This blog is aimed at beginners trying to learn the basics of PostgreSQL and PGPool but already have some experience under their belt. For this tutorial, we will assume you have PostgreSQL correctly installed on Ubuntu. All of these steps were done using PostgreSQL 16 (development version) and PGPool 4.4.3 on Ubuntu 23.04. We’ll go over an example of setting up multiple PostgreSQL servers, one primary and two replicas, and how they can be balanced using PGPool.

Setting Up

Our overall architecture will be PGPool sitting in front of 3 PostgreSQL instances, 1 primary and 2 replicas. It will look something like this:

To get this setup we first have to create our primary database:

$ mkdir data/
$ initdb data/

Set up the primary as you would to allow for replication (edit the correct postgresql.conf and pg_hba.conf files). If you want to learn more about setting up database replication in PostgreSQL, see my previous blog here.

Once set up, start the database:

$ pg_ctl -D data/ -l logfile start

Follow these steps again to create both replicas and set them up to replicate the primary database.

Lastly, we need to start PGPool in order to pool our databases together. We’re going to use the following configuration file, pgpool.conf:

listen_addresses = 'localhost'
port = 9999

pcp_listen_addresses = 'localhost'
pcp_port = 9898

load_balance_mode = on

#Backend 0
backend_hostname0 = 'localhost'
backend_port0 = 5432 
backend_weight0 = 0.2
backend_data_directory0 = '/home/tristen/pg/data'
backend_flag0 = 'ALWAYS_PRIMARY'
backend_application_name0 = 'primary'

#Backend 1
backend_hostname1 = 'localhost'
backend_port1 = 5433 
backend_data_directory1 = '/home/tristen/pg/data1' 
backend_weight1 = 0.4
backend_flag1 = 'ALLOW_TO_FAILOVER'
backend_application_name1 = 'server1' 

#Backend 2
backend_hostname2 = 'localhost'
backend_port2 = 5434
backend_data_directory2 = '/home/tristen/pg/data2'
backend_weight2 = 0.4
backend_flag2 = 'ALLOW_TO_FAILOVER'
backend_application_name2 = 'server2' 

Let’s examine what this config file is doing:

  • Lines 1-2: Set the host address and port number that pgpool will be listening on.
  • Lines 4-5: Set the host address and port number that PCP will be listening on.
  • Line 7: Enable load balancing for pgpool.
  • Lines 10-15: Define various parameters for backend 0 (the primary), such as the host and port it can be found on, the directory where we can find PostgreSQL data files, the weight for this database, flags for the connection and application name .
  • Line 17-31: These are the same as lines 10-15 but define the other two backends (the replicas).
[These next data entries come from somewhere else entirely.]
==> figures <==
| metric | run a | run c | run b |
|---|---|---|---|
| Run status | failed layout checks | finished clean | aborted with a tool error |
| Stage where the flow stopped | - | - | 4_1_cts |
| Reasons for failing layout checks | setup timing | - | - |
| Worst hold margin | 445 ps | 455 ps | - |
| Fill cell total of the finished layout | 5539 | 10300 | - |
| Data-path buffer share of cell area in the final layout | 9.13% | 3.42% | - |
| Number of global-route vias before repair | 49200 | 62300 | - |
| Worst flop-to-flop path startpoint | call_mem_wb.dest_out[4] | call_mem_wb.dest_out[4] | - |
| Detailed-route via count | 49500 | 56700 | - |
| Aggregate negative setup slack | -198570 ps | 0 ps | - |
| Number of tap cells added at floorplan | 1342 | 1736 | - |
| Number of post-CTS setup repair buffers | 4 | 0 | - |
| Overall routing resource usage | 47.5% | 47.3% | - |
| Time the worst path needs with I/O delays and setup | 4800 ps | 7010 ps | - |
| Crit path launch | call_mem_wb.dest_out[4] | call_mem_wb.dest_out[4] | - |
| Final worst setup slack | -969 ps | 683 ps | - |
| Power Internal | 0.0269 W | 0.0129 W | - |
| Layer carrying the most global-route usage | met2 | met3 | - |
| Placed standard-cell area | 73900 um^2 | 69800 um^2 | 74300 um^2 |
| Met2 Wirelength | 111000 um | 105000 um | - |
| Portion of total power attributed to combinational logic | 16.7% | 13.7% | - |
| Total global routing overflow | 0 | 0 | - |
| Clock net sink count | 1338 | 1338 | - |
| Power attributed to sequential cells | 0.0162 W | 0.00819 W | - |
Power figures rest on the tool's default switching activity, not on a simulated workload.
==> flow/design.v (excerpt) <==
module alu_top(
    input             clk,
    input      [31:0] a_in,
    input      [31:0] b_in,
    input      [3:0]  aluc_in,
    output reg [31:0] r_out,
    output reg        zero_out,
    output reg        overflow_out
    );
make LEC_CHECK=0 CAP_MARGIN=40 CORE_MARGIN=2 CORE_UTILIZATION=72 CTS_CLUSTER_DIAMETER=62 CTS_CLUSTER_SIZE=20 PLACE_DENSITY_LB_ADDON=0.28 SLEW_MARGIN=40 finish   # period 5.37 ns
run.sh (not shown) runs the stock make flow with config.mk's settings and CLKGATE_MAP_FILE=.
The baseline never finished: it broke off in 5_1_grt.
Once this is generated PGPool can be simply started by running:

$ pgpool

Now that we have everything running, let’s dive into the example.

Load Balancing

There are a few ways we can see load balancing in action. The easiest way would be to use a utility provided by PostgreSQL, namely pgbench. This tool is for benchmarking PostgreSQL databases and will run a large load of queries to test how a database handles traffic. We can use pgbench like so:

$ pgbench -i postgresql://postgres@localhost:9999/postgres
$ pgbench -S -c 10 -j 2 -t 100 postgresql://postgres@localhost:9999/postgres

The first command initializes the database at the specified host and port to contain the correct tables to run the benchmark. The second command runs the benchmark on a specified database. Flag -S is for select only, -c determines the number of simulated clients that will connect to the database, -j specifies the number of worker threads pgbench will use and -t is the number of transactions each client runs.

Once pgbench finishes, we’ll issue a query to the database to see how SELECT traffic was divided among the replicas and primary. Note that only read traffic can be balanced, any write requests have to be directed to the primary. PGPool knows this and will forward traffic accordingly so we don’t have to worry.
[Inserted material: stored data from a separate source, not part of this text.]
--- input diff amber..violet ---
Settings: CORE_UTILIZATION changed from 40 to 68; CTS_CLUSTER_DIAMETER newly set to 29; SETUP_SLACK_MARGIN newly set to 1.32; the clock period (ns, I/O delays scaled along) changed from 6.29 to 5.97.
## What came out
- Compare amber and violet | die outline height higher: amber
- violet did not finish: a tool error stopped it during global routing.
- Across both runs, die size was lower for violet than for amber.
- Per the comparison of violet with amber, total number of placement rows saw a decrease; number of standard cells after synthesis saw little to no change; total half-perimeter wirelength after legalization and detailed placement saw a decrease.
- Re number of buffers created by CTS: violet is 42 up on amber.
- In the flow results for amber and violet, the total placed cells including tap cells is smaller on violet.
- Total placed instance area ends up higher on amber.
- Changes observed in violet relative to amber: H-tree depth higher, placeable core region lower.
## run A
==> flow/design.v (excerpt) <==
module TCAM_TOP (
        input                   CLK
       ,input                   RESET
       ,input                   SEARCH
       ,input                   SETTING
       ,input   [DATA_BITS-1:0] KEY
       ,input   [IDWID-1:0]     SETTING_ID
       ,input   [MASKWID-1:0]   SETTING_MASKID
       ,input   [IDWID-1:0]     SETTING_PRIORITY
       ,output  [IDWID-1:0]     RULEID
       ,output                  SETTING_COMPLETE
       ,output                  SEARCH_COMPLETE
       ,output                  MISMATCH
       ,input                     DDR3_AVL_INIT
       ,input   [SDRAM_DATA-1:0]  DDR3_AVL_READDATA
       ,input                     DDR3_AVL_WAITREQUEST
       ,input                     DDR3_AVL_READDATAVALID
       ,output                    DDR3_AVL_READ
       ,output                    DDR3_AVL_WRITE
       ,output  [SDRAM_ADDR-1:0]  DDR3_AVL_ADDRESS
       ,output  [SDRAM_DATA-1:0]  DDR3_AVL_WRITEDATA
       ,output                    DDR3_AVL_BURSTCOUNT
       ,output                    DDR3_AVL_INITCOMPLETE
	);
Size: ~6800 cells after synthesis, about 3200 flip-flops, roughly 740 I/O pins.
Settings: LEC_CHECK=0, CAP_MARGIN=20, CORE_MARGIN=2, CORE_UTILIZATION=72, CTS_CLUSTER_SIZE=70, PLACE_DENSITY_LB_ADDON=0.0, SETUP_SLACK_MARGIN=1.42, SLEW_MARGIN=20; clock period 5.35 ns.
run.sh (not shown) runs the stock make flow with config.mk's settings and CLKGATE_MAP_FILE=.
Run A finished every step from synthesis to the final layout, and the layout passed the timing, DRC and antenna checks.
Modified inputs, run B compared to run A
# run A
export LEC_CHECK = 0
export CAP_MARGIN = 20
export CORE_MARGIN = 2
export CORE_UTILIZATION = 72
export CTS_CLUSTER_SIZE = 70
export PLACE_DENSITY_LB_ADDON = 0.0
export SETUP_SLACK_MARGIN = 1.42
export SLEW_MARGIN = 20
create_clock -name core_clock -period 5.35 [get_ports {CLK}]
# run B
export LEC_CHECK = 0
export CAP_MARGIN = 20
export CORE_MARGIN = 2
export CORE_UTILIZATION = 58
export SLEW_MARGIN = 20
create_clock -name core_clock -period 9.77 [get_ports {CLK}]
[summary]
From run A to run B the numbers moved as follows: core utilization of the finished layout now smaller; antenna violation net count after detailed routing comparable; post-route fraction of the period consumed by the critical path now smaller; fraction of power consumed by combinational cells now smaller.
From run A to run B the numbers moved as follows: finished layout cell area went up by about 0.35%, clock share of power went up by 0.5 points.
Cell count is lower on run A
Run B did not stop at any stage, and its layout met the timing, DRC and antenna checks.
Taking run A as the reference, in run B count of clock-buffer cells in the layout increased 40, number of violations of the max-capacitance limit essentially unchanged.
Input-level comparison between run C and run B:
# run B
export LEC_CHECK = 0
export CAP_MARGIN = 20
export CORE_MARGIN = 2
export CORE_UTILIZATION = 58
export SLEW_MARGIN = 20
create_clock -name core_clock -period 9.77 [get_ports {CLK}]
# run C
export LEC_CHECK = 0
export CAP_MARGIN = 20
export CORE_MARGIN = 2
export CORE_UTILIZATION = 63
export SLEW_MARGIN = 20
create_clock -name core_clock -period 5.62 [get_ports {CLK}]
### Flow results
- Final critical-path share of the clock period: run C vs run B up 12 points
- Re detailed-route vias per instance: run B and run C aren't equal, and the higher value belongs to run C.
- Run C vs. run B: sequential power saw an increase; logic gate share of total power flat.
- Diff run B..run C | post-synth tally of flip-flops with integrated enable | unchanged
- In terms of aoi/oai-family share of the synthesized area, run C and run B differ only marginally.
- Summary of run C over run B: sequential share of layout area up 0.23 points; worst-case setup margin in the final layout down 2.45 ns; count of clock-buffer cells in the layout has decreased; final cell utilization of the core has increased.
Setup changes, run C to run D
# run C
export LEC_CHECK = 0
export CAP_MARGIN = 20
export CORE_MARGIN = 2
export CORE_UTILIZATION = 63
export SLEW_MARGIN = 20
create_clock -name core_clock -period 5.62 [get_ports {CLK}]
# run D
export LEC_CHECK = 0
export CAP_MARGIN = 20
export CORE_MARGIN = 2
export CORE_UTILIZATION = 38
export SLEW_MARGIN = 20
create_clock -name core_clock -period 14.1 [get_ports {CLK}]
--- outcome ---
- Delta (run D minus run C): non-clock buffer area fraction after layout now sits lower, net total in the final layout now sits at about the same level, worst relative slew slack now sits higher, number of ordinary and repair buffers in the finished layout now sits lower, core box area now sits higher.
- Comparing run C and run D, the lower die boundary width is on run C.
Power figures rest on the tool's default switching activity, not on a simulated workload.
$ psql postgresql://postgres@localhost:9999/postgres -c "show pool_nodes;"
node_id | hostname  | port | status | pg_status | lb_weight |  role   | pg_role | select_cnt | load_balance_node | replication_delay | replication_state | replication_sync_state | last_status_change  
---------+-----------+------+--------+-----------+-----------+---------+---------+------------+-------------------+-------------------+-------------------+------------------------+---------------------
 0       | localhost | 5432 | up     | unknown   | 0.200000  | primary | unknown | 101        | false             | 0                 |                   |                        | 2023-09-11 12:50:32
 1       | localhost | 5433 | up     | unknown   | 0.400000  | standby | unknown | 200        | false             | 0                 |                   |                        | 2023-09-11 12:50:32
 2       | localhost | 5434 | up     | unknown   | 0.400000  | standby | unknown | 700        | true              | 0                 |                   |                        | 2023-09-11 12:50:32
(3 rows)

The result of this query is a table with the rows representing all of our nodes. If we look into the select_cnt column, we can see the number of SELECT queries each database received. Each database should receive an amount of traffic proportional to its weight defined in pgpool.conf.

But what if we don’t need all of these replicas, and only want to add nodes when traffic goes up? Well, let’s see how we can make pgpool dynamic!

Make it Dynamic!

How will we complete this herculean task of adding and removing nodes at will during pgpool’s runtime? Thankfully pgpool implements a very interesting protocol called PCP, or the Port Control Protocol. This allows pgpool to listen for connections on the PCP socket and handle requests without needing to restart, so no downtime. Let’s see how we can use this protocol to control our pool of databases.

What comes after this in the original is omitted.